##### Exercise input

$ cat src/logic/ddr_clock_divider.sv
/*
  Divides the system clock down to the memory clock pair and marks the
  cycle in which the memory clock falls, where commands may change.
  Assumes it runs from reset onward without gaps.
*/
`timescale 1ns/1ps
module ddr_clock_divider (
  // clock and reset
  input wire logic i_clock,
  input wire logic i_rst,
  // memory clock
  output logic o_ck,
  output logic o_ck_n,
  output logic o_tick
);

  logic [3:0] count;
  logic [3:0] next_count;

  assign next_count = (count == 4'(ddr_init_pkg::CK_DIV - 1)) ? 4'h0 : count + 4'h1;

  always_ff @(posedge i_clock or posedge i_rst) begin
    if (i_rst) begin
      count <= 4'h0;
      o_ck <= 1'b1;
      o_ck_n <= 1'b0;
      o_tick <= 1'b0;
    end else begin
      count <= next_count;
      o_ck <= next_count < 4'(ddr_init_pkg::CK_HALF);
      o_ck_n <= !(next_count < 4'(ddr_init_pkg::CK_HALF));
      o_tick <= next_count == 4'(ddr_init_pkg::CK_HALF);
    end
  end

endmodule

$ cat src/logic/ddr_wait_timer.sv
/*
  Loadable down counter; done while the count stands at zero.
  Assumes a load never coincides with a wanted decrement.
*/
`timescale 1ns/1ps
module ddr_wait_timer #(
  parameter int W = 16
) (
  // clock and reset
  input wire logic i_clock,
  input wire logic i_rst,
  // control
  input wire logic i_load,
  input wire logic [W-1:0] i_value,
  input wire logic i_en,
  // status
  output logic o_done
);

  logic [W-1:0] count;

  always_ff @(posedge i_clock or posedge i_rst) begin
    if (i_rst) begin
      count <= '0;
    end else if (i_load) begin
      count <= i_value;
    end else if (i_en && count != '0) begin
      count <= count - W'(1);
    end
  end

  assign o_done = count == '0;

endmodule
==> config.mk <==
export PLATFORM = sky130hd
export DESIGN_NAME = psar_regs
export DESIGN_NICKNAME = d
export VERILOG_FILES = /design/src/inc/psar_pkg.sv /design/src/core/psar_regs.sv /design/src/core/psar_sync.sv
export SDC_FILE = /design/constraint.sdc
export NUM_CORES = 1
export LEC_CHECK = 0
export BUFFER_PORTS_ARGS = -buffer_cell sky130_fd_sc_hd__buf_4
export CAP_MARGIN = 20
export CORE_MARGIN = 1.5
export CORE_UTILIZATION = 48
export DETAILED_ROUTE_END_ITERATION = 10
export PLACE_DENSITY = 0.88
export REMOVE_ABC_BUFFERS = 1
export SLEW_MARGIN = 20
export SYNTH_ARGS = -nofsm -noshare
export SYNTH_HDL_FRONTEND = slang
export SYNTH_SLANG_ARGS = --single-unit
==> constraint.sdc <==
create_clock -name ref_clk -period 2.47 [get_ports ref_clk]
set_input_delay 0.3705 -clock ref_clk [delete_from_list [all_inputs] [get_ports ref_clk]]
set_output_delay 0.3705 -clock ref_clk [all_outputs]
set_load 0.03 [all_outputs]
==> src/inc/psar_pkg.sv <==
// shared constants and carrier types for the phy status and autoneg register subset
package psar_pkg;

  // ****************************************
  // register indexes
  // ****************************************
  localparam logic [4:0] IDX_STATUS = 5'h01;
  localparam logic [4:0] IDX_IDENT_HIGH = 5'h02;
  localparam logic [4:0] IDX_IDENT_LOW = 5'h03;
  localparam logic [4:0] IDX_ADVERT = 5'h04;
  localparam logic [4:0] IDX_PARTNER = 5'h05;

  // ****************************************
  // status fields
  // ****************************************
  localparam int ST_T4 = 15;
  localparam int ST_CAP_HI = 14;
  localparam int ST_CAP_LO = 11;
  localparam int ST_AN_DONE = 5;
  localparam int ST_RFAULT = 4;
  localparam int ST_AN_ABLE = 3;
  localparam int ST_LINK = 2;
  localparam int ST_JABBER = 1;
  localparam int ST_EXT_CAP = 0;
  localparam logic [3:0] ST_CAPS = 4'hf;

  // ****************************************
  // advertisement and partner fields
  // ****************************************
  localparam int AD_NEXT_PAGE = 15;
  localparam int AD_ACK = 14;
  localparam int AD_RFAULT = 13;
  localparam int AD_RSVD12 = 12;
  localparam int AD_PAUSE_HI = 11;
  localparam int AD_PAUSE_LO = 10;
  localparam int AD_T4 = 9;
  localparam int AD_TX_FD = 8;
  localparam int AD_TX_HD = 7;
  localparam int AD_10_FD = 6;
  localparam int AD_10_HD = 5;
  localparam int AD_SEL_HI = 4;
  localparam logic [15:0] ADVERT_RESET = 16'h0081;
  localparam logic [15:0] ADVERT_WMASK = 16'hbfff;
  localparam logic [15:0] PARTNER_RESET = 16'h0001;
  localparam logic [15:0] PARTNER_MASK = 16'hafff;
  localparam logic [1:0] PAUSE_NONE = 2'h0;
  localparam logic [1:0] PAUSE_SYM = 2'h1;
  localparam logic [1:0] PAUSE_ASYM = 2'h2;
  localparam logic [1:0] PAUSE_BOTH = 2'h3;

  // ****************************************
  // identity fields and strap timing
  // ****************************************
  localparam int ID_OUI_LSB = 10;
  localparam int ID_MODEL_LSB = 4;
  localparam logic [1:0] STRAP_SETTLE = 2'h2;

  typedef struct packed {
    logic rd;
    logic wr;
    logic [4:0] idx;
    logic [15:0] wdata;
  } psar_req_t;

  typedef struct packed {
    logic link_up;
    logic remote_fault;
    logic jabber;
    logic an_done;
  } psar_cond_t;

endpackage : psar_pkg

==> src/core/psar_regs.sv <==
// phy status, identifier, advertisement and partner ability registers
`timescale 1ns/1ps
module psar_regs #(
  parameter logic [15:0] OUI_HIGH = 16'h1234, // arbitrary value
  parameter logic [5:0] OUI_LOW = 6'h15, // arbitrary value
  parameter logic [5:0] MODEL_NUM = 6'h0a, // arbitrary value
  parameter logic [3:0] REV_NUM = 4'h1 // arbitrary value
) (
  input wire logic ref_clk, // 25 MHz clock
  input wire logic resetn, // async reset, active low
  input wire psar_pkg::psar_req_t req, // indexed management request
  input wire psar_pkg::psar_cond_t cond, // line conditions from phy core
  input wire logic partner_valid, // one-cycle strobe: partner word received
  input wire logic [15:0] partner_word, // partner's base page
  input wire logic speed_sel_pin, // speed strap pin
  output logic [15:0] rd_data_q, // read data
  output logic rd_valid_q, // one-cycle pulse: read data valid
  output logic [15:0] advert_q, // local advertisement to the autoneg engine
  output logic [15:0] partner_q // partner ability register
);

  // ****************************************
  // request decode
  // ****************************************
  logic rd_status;
  logic wr_advert;
  logic strap_sync;
  logic strap_done_q;
  logic [1:0] strap_cnt_q;
  logic rfault_q;
  logic link_q;
  logic jabber_q;
  logic an_done_q;
  logic [15:0] status_word;
  logic [15:0] ident_low_word;
  logic [15:0] rd_mux;
  logic [4:0] rd_idx_q;

  // registers exist only behind the index port, no memory map
  assign rd_status = req.rd && (req.idx == psar_pkg::IDX_STATUS);
  assign wr_advert = req.wr && (req.idx == psar_pkg::IDX_ADVERT);

  // ****************************************
  // speed strap capture
  // ****************************************
  psar_sync #(
    .WIDTH(1)
  ) u_strap_sync (
    .ref_clk(ref_clk),
    .resetn(resetn),
    .async_in(speed_sel_pin),
    .sync_q(strap_sync)
  );

  // wait for the synchroniser to fill before trusting the strap
  always_ff @(posedge ref_clk or negedge resetn)
  begin
    if (!resetn)
    begin
      strap_cnt_q <= '0;
      strap_done_q <= 1'b0;
    end
    else if (!strap_done_q)
    begin
      if (strap_cnt_q == psar_pkg::STRAP_SETTLE)
        strap_done_q <= 1'b1;
      else
        strap_cnt_q <= strap_cnt_q + 2'h1;
    end
  end

  // ****************************************
  // status latches and autoneg complete register
  // ****************************************
  // a new event in the read cycle wins over the release
  always_ff @(posedge ref_clk or negedge resetn)
  begin
    if (!resetn)
      rfault_q <= 1'b0;
    else
      rfault_q <= (rfault_q && !rd_status) || cond.remote_fault;
  end

  always_ff @(posedge ref_clk or negedge resetn)
  begin
    if (!resetn)
      jabber_q <= 1'b0;
    else
      jabber_q <= (jabber_q && !rd_status) || cond.jabber;
  end

  // link stays low after a drop until read, then follows the line again
  always_ff @(posedge ref_clk or negedge resetn)
  begin
    if (!resetn)
      link_q <= 1'b0;
    else if (rd_status)
      link_q <= cond.link_up;
    else
      link_q <= link_q && cond.link_up;
  end

  // a link that comes up from reset with no read still shows down: intended
  always_ff @(posedge ref_clk or negedge resetn)
  begin
    if (!resetn)
      an_done_q <= 1'b0;
    else
      an_done_q <= cond.an_done;
  end

  always_comb
  begin
    status_word = '0;
    status_word[psar_pkg::ST_T4] = 1'b0;
    status_word[psar_pkg::ST_CAP_HI:psar_pkg::ST_CAP_LO] = psar_pkg::ST_CAPS;
    status_word[psar_pkg::ST_AN_DONE] = an_done_q;
    status_word[psar_pkg::ST_RFAULT] = rfault_q;
    status_word[psar_pkg::ST_AN_ABLE] = 1'b1;
    status_word[psar_pkg::ST_LINK] = link_q;
    status_word[psar_pkg::ST_JABBER] = jabber_q;
    status_word[psar_pkg::ST_EXT_CAP] = 1'b1;
  end

  assign ident_low_word = {OUI_LOW, MODEL_NUM, REV_NUM};

  // ****************************************
  // advertisement register
  // ****************************************
  // next page and t4 stay writable; the engine never uses them
  always_ff @(posedge ref_clk or negedge resetn)
  begin
    if (!resetn)
      advert_q <= psar_pkg::ADVERT_RESET;
    else if (!strap_done_q && (strap_cnt_q == psar_pkg::STRAP_SETTLE))
    begin
      advert_q[psar_pkg::AD_TX_FD] <= strap_sync;
      advert_q[psar_pkg::AD_10_FD] <= strap_sync;
      advert_q[psar_pkg::AD_10_HD] <= strap_sync;
    end
    else if (wr_advert)
      advert_q <= req.wdata & psar_pkg::ADVERT_WMASK;
  end

  // ****************************************
  // partner ability register
  // ****************************************
  always_ff @(posedge ref_clk or negedge resetn)
  begin
    if (!resetn)
      partner_q <= psar_pkg::PARTNER_RESET;
    else if (partner_valid)
      partner_q <= partner_word & psar_pkg::PARTNER_MASK;
  end

  // ****************************************
  // read port
  // ****************************************
  always_comb
  begin
    case (req.idx)
      psar_pkg::IDX_STATUS: rd_mux = status_word;
      psar_pkg::IDX_IDENT_HIGH: rd_mux = OUI_HIGH;
      psar_pkg::IDX_IDENT_LOW: rd_mux = ident_low_word;
      psar_pkg::IDX_ADVERT: rd_mux = advert_q;
      psar_pkg::IDX_PARTNER: rd_mux = partner_q;
      default: rd_mux = '0;
    endcase
  end

  // status data is taken before the latches release in the same edge
  always_ff @(posedge ref_clk or negedge resetn)
  begin
    if (!resetn)
    begin
      rd_data_q <= '0;
      rd_valid_q <= 1'b0;
      rd_idx_q <= '0;
    end
    else
    begin
      rd_valid_q <= req.rd;
      rd_idx_q <= req.idx;
      if (req.rd)
        rd_data_q <= rd_mux;
    end
  end
endmodule : psar_regs

==> src/core/psar_sync.sv <==
// two flip-flop synchroniser for inputs from outside the clock domain
`timescale 1ns/1ps
module psar_sync #(
  parameter int WIDTH = 1
) (
  input wire logic ref_clk, // 25 MHz clock
  input wire logic resetn, // async reset, active low
  input wire logic [WIDTH-1:0] async_in, // unsynchronised level
  output logic [WIDTH-1:0] sync_q // synchronised level
);

  logic [WIDTH-1:0] meta_q;

  // first stage feeds only the second stage
  always_ff @(posedge ref_clk or negedge resetn)
  begin
    if (!resetn)
    begin
      meta_q <= '0;
      sync_q <= '0;
    end
    else
    begin
      meta_q <= async_in;
      sync_q <= meta_q;
    end
  end

endmodule : psar_sync

After elaboration in Yosys (flattened, before gate mapping)
Cells that the tools add are included.
{"block": "totals", "register_bits": 55, "in_bits": 47, "output_inout_bits": 49, "elab_cells": 43}
{"block": "classes", "add_sub_neg": 1, "n_eq_ne": 6, "mux": 7, "bitwise": 3, "reduce_logical": 13}
{"operator": "$pmux W16 S5", "n": 1}
{"operator": "$eq A5 B2 Y1 const B", "n": 2}
{"operator": "$eq A5 B3 Y1 const B", "n": 2}
{"operator": "$mux W9", "n": 1}
{"operator": "$logic_and A1 B1 Y1", "n": 6}
{"operator": "$eq A5 B1 Y1 const B", "n": 1}
{"operator": "$mux W1", "n": 4}
{"operator": "$reduce_and A2 Y1", "n": 2}
{"operator": "$not A1 Y1", "n": 3}
{"operator": "$add A2 B1 Y2 const B", "n": 1}
{"operator": "$eq A2 B2 Y1 const B", "n": 1}
{"operator": "$logic_not A1 Y1", "n": 2}
{"operator": "$logic_or A1 B1 Y1", "n": 2}
{"operator": "$mux W2", "n": 1}
{"operator": "$reduce_bool A2 Y1", "n": 1}

Depth between registers and ports, before layout
Gate-level depths: netlist of the first run.
{"block": "logic_depth", "ltp_word": 5, "ltp_mapped": 6, "ltp_nobuf": 5}

Hierarchy
Synthesis of the first run repeated with hierarchy kept, for this count alone.
{"block": "hier_totals", "cells_unflattened": 199, "hier_area_um2": 2408.6}
{"mod": "psar_regs", "n_inst": 1, "cells_each": 197, "area_per_inst_um2": 2358.5, "seq_area_each_um2": 1330.0}
{"mod": "psar_sync", "n_inst": 1, "cells_each": 2, "area_per_inst_um2": 50.0, "seq_area_each_um2": 50.0}

Worst setup path before layout of the first run
No wires, ideal clock.
{"block": "synth_path", "kind": "in2reg", "start": "input req[19] (netlist name)", "end": "register advert_q[6]", "setup_ns": 0.126, "arrival_time_ns": 1.614, "required_time_ns": 2.344, "setup_slack_ns": 0.730, "stages": 5, "n_path_buf": 1, "path_cell_list": "or3b_4 -> or4b_1 -> buf_2 -> mux2i_1 -> a21oi_1"}
{"block": "synth_between", "elab_chain_len": 3}
{"element": "start: declaration", "line": "psar_regs.sv:11", "rtl": "input wire psar_pkg::psar_req_t req,"}
{"element": "$eq A5 B3 Y1", "line": "psar_regs.sv:41", "rtl": "assign wr_advert = req.wr && (req.idx == psar_pkg::IDX_ADVERT);"}
{"element": "$logic_and A1 B1 Y1", "line": "psar_regs.sv:41"}
{"element": "$reduce_bool A2 Y1 (no line)"}
{"element": "end signal: assignment", "line": "psar_regs.sv:134", "rtl": "advert_q <= psar_pkg::ADVERT_RESET;"}
{"element": "end signal: indexed assignment", "line": "psar_regs.sv:137", "rtl": "advert_q[psar_pkg::AD_TX_FD] <= strap_sync;"}
{"element": "end signal: indexed assignment", "line": "psar_regs.sv:138", "rtl": "advert_q[psar_pkg::AD_10_FD] <= strap_sync;"}
{"element": "end: declaration", "line": "psar_regs.sv:18", "rtl": "output logic [15:0] advert_q,"}
No other way between the ends.
A chain may end at the register's enable or synchronous reset.

Worst setup path in the final report of the first run
{"block": "layout_path", "start": "register strap_cnt_q[0]", "end": "register advert_q[2]"}
{"block": "layout_between", "elab_chain_len": 4}
{"element": "start: declaration", "line": "psar_regs.sv:29", "rtl": "logic [1:0] strap_cnt_q;"}
{"element": "start signal: assignment", "line": "psar_regs.sv:68", "rtl": "strap_cnt_q <= strap_cnt_q + 2'h1;"}
{"element": "$eq A2 B2 Y1", "line": "psar_regs.sv:135", "rtl": "else if (!strap_done_q && (strap_cnt_q == psar_pkg::STRAP_SETTLE))"}
{"element": "$logic_and A1 B1 Y1", "line": "psar_regs.sv:135"}
{"element": "$not A1 Y1 (no line)"}
{"element": "$reduce_and A2 Y1 (no line)"}
No other way between the ends.

==> results.json, run 1 <==
{
  "cts-root-buf": "clkbuf_8",
  "crit_required_ns": 2.67,
  "synth_cell_types": 38,
  "switchingPower_uw": 617,
  "synth_top_area_share_pct": 54.3,
  "drive_gt1_share_pct": 47.1,
  "fillers": 384,
  "antenna_found_initial": 0,
  "cts_resized": 0,
  "critPathArrivalTime_ns": 1.93,
  "critPathCaptureType": "flip-flop",
  "place_congestion": 0.773,
  "via_per_inst": 5.21,
  "cts_buffers": 5,
  "critPathSlowestCell": "dfrtp_1",
  "crit_family": "simple AND/OR/NAND/NOR gates",
  "netlist_area_um2": 2390,
  "seq_power_share_pct": 52.0,
  "r2r_start": "strap_cnt_q[0]$_DFFE_PN0P_",
  "synth_top_area_cell": "dfrtp_1",
  "ir_drop_mv": 0.469,
  "ys_seq_elements": 55,
  "slew_violations": 0,
  "fin_crit_ns": 1.73,
  "first_pass_iters": 4,
  "cts_tree": "built",
  "path_cells": "inv_1 > ha_1 > or2b_2 > nand3_1 > buf_4 > mux2_2",
  "fin_skew_ns": 0.00612,
  "layout_common_cells": "buf_4 (96), dfrtp_1 (52), mux2_2 (25)",
  "ff2ff_path_depth": 6,
  "htree_num_levels": 2,
  "clock_latency_ns": 0.31,
  "io_pins": 96,
  "rows": 25,
  "post_cts_buffers": 0,
  "hold_path_class": "in -> async",
  "fin_area_um2": 3220,
  "grt_max_degree": 56,
  "path_buf_inv": 2,
  "r2r_end": "advert_q[2]$_DFFE_PN0P_",
  "post-route-drc-count": 0,
  "crit_path_start_kind": "flip-flop",
  "cts.sink_count": 55,
  "status": "finished clean",
  "cap_violations": 0,
  "place_area_um2": 3130,
  "period_share_pct": 70.0,
  "cts-hold-fix-buffers": 0,
  "worst_pin_slew_ns": 0.677,
  "die_width_um": 73.6,
  "start_util_pct": 50.4,
  "path_class": "reg -> reg",
  "synth_cells": 201,
  "tns_ns": 0,
  "ant_nets": 0,
  "yosys-top-cells-area": "dfrtp_1 (54%), mux2_2 (12%), o22ai_1 (3.9%), dfstp_2 (3.3%), inv_1 (3.0%)",
  "power_density_nw_per_um2": 624,
  "clkPwrFrac_pct": 23.7,
  "r2r_slack_ns": 0.74,
  "drt_wl_total_mm": 5.64,
  "die_y_um": 73.6,
  "p_leak_uw": 0.00149,
  "n_antenna_cell": 0,
  "layout_commonest_cell": "buf_4",
  "grt_pass1_wl_mm": 8.96,
  "final_hold_viol_count": 0,
  "core_area_um2": 4750,
  "drtIter0Drc": 95,
  "fin_nets": 338,
  "grt_pass1_vias": 1860,
  "seq_area_frac_synth_pct": 57.6,
  "cpPeakStageDelay_ns": 0.37,
  "cp_max_fo": 6,
  "yosys_warnings": 0,
  "dp_hpwl_mm": 4.11,
  "grt.overflow.total": 0,
  "p_int_uw": 1390,
  "die_area_um2": 5420,
  "avgSynthCellArea_um2": 11.9,
  "clk_pin_slew_ns": 0.09,
  "clock.fmax_ghz": 0.578,
  "wl_per_cell_um": 15.7,
  "swShare_pct": 30.8,
  "clk_path_buf_depth": 2,
  "max_slew_margin_pct": 54.9,
  "pwr-share-comb_pct": 24.3,
  "synth_edf_count": 0,
  "area_growth_pct": 34.3,
  "setup_viol": 0,
  "synthFlopType": "dfrtp_1",
  "grt_util_all_layers_pct": 22.4,
  "async_reset_ff_share_pct": 100,
  "vias": 1865,
  "rsz0062_at_grt": "no",
  "port_buffers": 89
}
per-layer routing:
layer / part of all wire, % / vias to the layer above / global-route usage (%)
met5: 0 / - / 0
met1: 38 / 907 / 28.2
met2: 53 / 69 / 38.9
li1: - / 881 / -
met3: 7.3 / 8 / 4.53
met4: 1.6 / 0 / 7.00
logic make-up after synthesis:
group           after synthesis  synth area share (%)
other cells                   1                 0.157
flops                        55                  57.6
simple gates                 32                  9.04
xor+xnor                      1                 0.366
compound gates               47                  12.7
buf+inv                      35                  6.11
fa+ha+maj                     1                 0.522
mux                          29                  13.5
state kept, by name (all words and copies together) (netlist names):
signal	count
advert_q	15
u_strap_sync.sync_q	1
u_strap_sync.meta_q	1
link_q	1
strap_cnt_q	2
jabber_q	1
partner_q	14
rd_data_q	16
strap_done_q	1
an_done_q	1
rd_valid_q	1
rfault_q	1
Yosys cell counts (2+ instances only):
library cell and n:
nand4b_1 5, clkbuf_1 10, nor2b_1 2, a22oi_1 7
a2bb2oi_1 2, mux2_2 25, a21oi_1 10, buf_2 3
inv_1 19, dfstp_2 3, nand2b_1 5, a221oi_1 3
o22ai_1 15, dfrtp_1 52, mux2i_1 3, o21ai_0 4
nor2_1 7, a31oi_1 2, buf_4 3, nand2_1 2
a21o_1 2
power by group through the flow:
stage	sequential, uW	combinational (uW)	clock, uW
final	1040	487	475
after global routing	1050	516	525
after CTS	1040	491	487
after detailed placement	1060	490	0
after global placement	1060	480	0
after floorplan	1200	108	0
layout make-up:
type | instances | area [um^2] | share of cell area (%)
Sequential cell | 55 | 1380 | 42.9
Multi-Input combinational cell | 113 | 876 | 27.2
Timing Repair Buffer | 96 | 721 | 22.4
Tap cell | 67 | 83.8 | 2.61
Inverter | 19 | 71.3 | 2.22
Clock buffer | 5 | 68.8 | 2.14
Clock inverter | 3 | 15.0 | 0.467
through the flow:
| step | cells | util (%) | setup WS, ns | hold slack [ns] | power, uW |
|---|---|---|---|---|---|
| floorplan | 187 | - | 0.448 | 0.0749 | 1310 |
| global placement | 350 | 65.9 | 0.557 | 0.334 | 1540 |
| detailed placement | 350 | 65.9 | 0.492 | 0.339 | 1550 |
| CTS | 358 | 67.6 | 0.725 | 0.114 | 2020 |
| global route | 358 | 67.6 | 0.654 | 0.149 | 2100 |
| finish | 358 | 67.6 | 0.740 | 0.0875 | 2010 |
worst max path at each step:
stage	startpoint	endpoint	slack [ns]	depth (start not counted)
floorplan	req[19]	advert_q[3]$_DFFE_PN0P_	0.45	4
global placement	req[17]	advert_q[5]$_DFFE_PN0P_	0.56	5
detailed placement	req[17]	advert_q[8]$_DFFE_PN0P_	0.49	5
CTS	strap_cnt_q[0]$_DFFE_PN0P_	advert_q[4]$_DFFE_PN0P_	0.73	6
global route	strap_cnt_q[0]$_DFFE_PN0P_	advert_q[4]$_DFFE_PN0P_	0.65	6
finish	strap_cnt_q[0]$_DFFE_PN0P_	advert_q[2]$_DFFE_PN0P_	0.74	6
(Power assumes the default switching activity.)
==> run 2: changes to the inputs <==
==> constraint.sdc (replaced) <==
create_clock -name ref_clk -period 1.8 [get_ports ref_clk]
set_input_delay 0.27 -clock ref_clk [delete_from_list [all_inputs] [get_ports ref_clk]]
set_output_delay 0.27 -clock ref_clk [all_outputs]
set_load 0.03 [all_outputs]
==> run 2 against run 1 <==
  * The flow now finishes with violations (hold timing)
  * Sequential power up 38%
  * Utilization up 0.61 points
  * Critical path type unchanged
  * Clock skew up 0.011 ns
  * Total power up 39%
  * Highest routed layer unchanged
  * Fmax up 0.72%
  * Non-clock buffer count up 2
  * Sequential share of layout area down 0.38 points
  * Critical endpoint is now advert_q[15]$_DFFE_PN0P_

##########

=== Assignment ===
All that is wanted is a faithful reproduction of the line above with "count <= 4'h0;", the line with "Loadable down counter;", and every line in between.

=== Solved problem ===
      count <= 4'h0;
      o_ck <= 1'b1;
      o_ck_n <= 1'b0;
      o_tick <= 1'b0;
    end else begin
      count <= next_count;
      o_ck <= next_count < 4'(ddr_init_pkg::CK_HALF);
      o_ck_n <= !(next_count < 4'(ddr_init_pkg::CK_HALF));
      o_tick <= next_count == 4'(ddr_init_pkg::CK_HALF);
    end
  end

endmodule

$ cat src/logic/ddr_wait_timer.sv
/*
  Loadable down counter; done while the count stands at zero.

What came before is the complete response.